Our time with Steven Church on Friday was rather enlightening, wouldn't you say? He shared some very interesting insights about writing, about "Auscultation", and about life. I wrote them down as I listened (I had the privilege of seeing his presentation 4 times!), and here is a summary of what I found most interesting and most important, snipped into bite-size bits for you:

About essays in general:

  • Church reminded us that the word “essay” comes the French word meaning "to try", and its modern use was coined by Michel de Montaigne.
  • We were encouraged to think of writing an essay as "thinking on the page."
  • Are you confused about why the essays we write for school are so very different in structure and style from essays like "Auscultation"? Consider this: there are many forms of essays; some are traditional, some are not.

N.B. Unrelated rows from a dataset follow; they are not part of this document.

==> src/spe_pow_cell.sv <==
// One fraction bit of the 2^(-f) product: conditional multiply by a table root.
`timescale 1ns / 1ps
module spe_pow_cell
   import spe_pkg::*;
(
   input  logic         clock,
   input  logic         reset,
   input  pow_lane_type in_lane,
   input  logic [T_W-1:0] in_t,
   output pow_lane_type out_lane
);

   pow_lane_type                lane_in;
   pow_lane_type                lane_ff;
   logic [MULT_W+T_W-1:0]       prod;

   always_comb begin
      prod    = in_lane.mult * in_t;
      lane_in = in_lane;
      // test the top fraction bit, then advance the next one into place
      if (in_lane.f[FRAC_W-1]) lane_in.mult = prod[MULT_W+T_W-1:T_W];
      lane_in.f = {in_lane.f[FRAC_W-2:0], 1'b0};
   end

   always_ff @(posedge clock) begin
      if (reset) begin
         lane_ff.valid <= 1'b0;
      end else begin
         lane_ff <= lane_in;
      end
   end

   assign out_lane = lane_ff;

endmodule
File: src/spe_reduce.sv
// Angle product, turn phase, octant reduction and CORDIC seed for one axis.
`timescale 1ns / 1ps
module spe_reduce
   import spe_pkg::*;
(
   input  logic              clock,
   input  logic              reset,
   input  logic              in_valid,
   input  logic [ACC_W-1:0]  in_a,
   input  logic [MULT_W-1:0] in_mult,
   input  logic [K_W-1:0]    in_k,
   output cordic_lane_type   out_lane
);

   logic [REDUCE_STAGES-1:0] valid_ff;
   logic [REDUCE_STAGES-1:0] valid_in;

   logic [62:0]     plo_ff;
   logic [33:0]     phi_ff;
   logic [K_W-1:0]  k1_ff;
   logic [63:0]     prod_ff;
   logic [K_W-1:0]  k2_ff;
   logic [33:0]     ang_ff;
   logic [61:0]     qlo_ff;
   logic [31:0]     qhi_ff;
   logic [31:0]     ph_ff;
   logic [1:0]      q6_ff;
   logic            neg6_ff;
   logic [29:0]     mag_ff;
   logic [1:0]      q7_ff;
   logic            neg7_ff;
   logic [30:0]     zm_ff;
   cordic_lane_type lane_ff;

   logic [6:0]      sh;
   logic [63:0]     shifted;
   logic [63:0]     qsum;
   logic [31:0]     t;
   logic signed [30:0] r;
   logic [61:0]     zprod;

   always_comb begin
      valid_in = {valid_ff[REDUCE_STAGES-2:0], in_valid};
      sh       = 7'd30 + {1'b0, k2_ff[5:0]};
      shifted  = prod_ff >> sh;
      qsum     = {2'b00, qlo_ff} + {qhi_ff, 32'd0};
      t        = ph_ff + 32'h2000_0000;
      r        = $signed({1'b0, t[29:0]}) - 31'sh2000_0000;
      zprod    = mag_ff * PI_Q30;
   end

   always_ff @(posedge clock) begin
      if (reset) begin
         valid_ff <= '0;
      end else begin
         valid_ff <= valid_in;
      end
   end

   always_ff @(posedge clock) begin
      plo_ff  <= in_a[31:0] * in_mult;
      phi_ff  <= in_a[ACC_W-1:32] * in_mult;
      k1_ff   <= in_k;
      prod_ff <= {1'b0, plo_ff} + {phi_ff[31:0], 32'd0};
      k2_ff   <= k1_ff;
      // a total shift of 64 or more drops the angle to zero
      ang_ff  <= (k2_ff >= K_W'(34)) ? '0 : shifted[33:0];
      qlo_ff  <= ang_ff[31:0] * INV_TWO_PI_Q32;
      qhi_ff  <= ang_ff[33:32] * INV_TWO_PI_Q32;
      ph_ff   <= qsum[51:20];
      q6_ff   <= t[31:30];
      neg6_ff <= r[30];
      mag_ff  <= r[30] ? 30'(-r) : 30'(r);
      q7_ff   <= q6_ff;
      neg7_ff <= neg6_ff;
      zm_ff   <= zprod[61:31];
      lane_ff.valid <= valid_ff[REDUCE_STAGES-2];
      lane_ff.x <= XY_W'(GAIN_Q30);
      lane_ff.y <= '0;
      lane_ff.z <= neg7_ff ? -$signed({2'b00, zm_ff}) : $signed({2'b00, zm_ff});
      lane_ff.q <= q7_ff;
   end

   always_comb begin
      out_lane       = lane_ff;
      out_lane.valid = valid_ff[REDUCE_STAGES-1];
   end

endmodule
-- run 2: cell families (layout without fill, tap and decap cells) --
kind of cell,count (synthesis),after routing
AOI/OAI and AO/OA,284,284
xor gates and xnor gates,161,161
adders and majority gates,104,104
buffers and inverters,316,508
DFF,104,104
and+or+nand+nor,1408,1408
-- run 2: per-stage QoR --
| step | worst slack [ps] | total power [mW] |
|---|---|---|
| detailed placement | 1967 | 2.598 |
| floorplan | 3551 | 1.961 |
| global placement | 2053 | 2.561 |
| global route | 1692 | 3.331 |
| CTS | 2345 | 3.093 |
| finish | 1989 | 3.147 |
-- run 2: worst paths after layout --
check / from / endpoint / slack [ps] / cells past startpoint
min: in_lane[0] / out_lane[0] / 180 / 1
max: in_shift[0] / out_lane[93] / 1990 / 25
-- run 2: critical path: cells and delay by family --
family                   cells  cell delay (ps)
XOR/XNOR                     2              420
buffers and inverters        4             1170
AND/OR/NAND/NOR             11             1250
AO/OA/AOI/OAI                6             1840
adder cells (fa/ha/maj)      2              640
===== config.mk =====
export PLATFORM = sky130hd
export DESIGN_NAME = tpds_cell
export DESIGN_NICKNAME = d
export VERILOG_FILES = /design/src/hw/rtl/tpds_pkg.sv /design/src/hw/rtl/tpds_cell.sv
export SDC_FILE = /design/constraint.sdc
export NUM_CORES = 1
export LEC_CHECK = 0
export BUFFER_PORTS_ARGS = -buffer_cell sky130_fd_sc_hd__buf_2
export CAP_MARGIN = 20
export CORE_UTILIZATION = 46
export CTS_BUF_LIST = sky130_fd_sc_hd__clkbuf_4
export CTS_CLUSTER_SIZE = 20
export DETAILED_ROUTE_END_ITERATION = 16
export PLACE_DENSITY = 0.83
export SYNTH_ARGS = -nofsm -noshare
export SYNTH_HDL_FRONTEND = slang
export SYNTH_SLANG_ARGS = --single-unit

===== constraint.sdc =====
create_clock -name clock -period 3.4 [get_ports clock]
set_clock_uncertainty 0.1 [all_clocks]
set_input_delay 0.51 -clock clock [delete_from_list [all_inputs] [get_ports clock]]
set_output_delay 0.51 -clock clock [all_outputs]
set_load 0.1 [all_outputs]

The 5-paragraph essay is a form- it’s one of many, and you can do lots with it, or you can find another way to “think on the page.”
  • You may protest: "But the 5-paragraph, clear thesis/topic sentence/ supporting evidence/ transitions formula is so boring I can't possibly make something great out of it!" Well, Church has a challenge for us there: to figure out how to write truly beautifully within the limitations of the high school essay form, like writing beautifully within the constrictions of haiku. Figure out how to use this form to your advantage! We must learn the fundamentals before we can break the rules.
  • Shout-out to revisions! Church told us something that I think is very important to becoming a person who loves to write, and can do so effectively: "Writing is the process, not the product."
  • How can we find interesting and unique things to write about? We were encouraged to always question, always think deeply about things. These things can be as mundane as the telephone pole, the stethoscope, or any object or idea that we might one day take for granted, and another suddenly find to be something of interest. Be, as Church put it, a "collector of ideas," someone who is "pathologically curious." Think about why something is what it is- how did it get that way? How has the general feeling about the thing changed? What do we not know about its past? (Sound familiar? I'm thinking of a certain author who told us to stop and look at words as objects of interest... rhymes with "kerplicity".)
  • Finally, think about writing as a conversation between the reader, the text, and the writer. The writer gives their text to you, hopeful that you will respond to it. As the reader, you get to take in their work, chew on it, and impart meaning. But be careful! Just as the writer gives you something they have carefully constructed, you as the reader have a responsibility to try and understand what the author is really saying, not just something out of left field.
About "Auscultation":
  • WHAT IS THE MESSAGE OF "AUSCULTATION"? WE MUST KNOW! Well, here is his answer: “There are some ideas that I’m exploring, and some arguments that I’m making, particularly with regard to identity formation … how we use sound to see beneath the surface of things.”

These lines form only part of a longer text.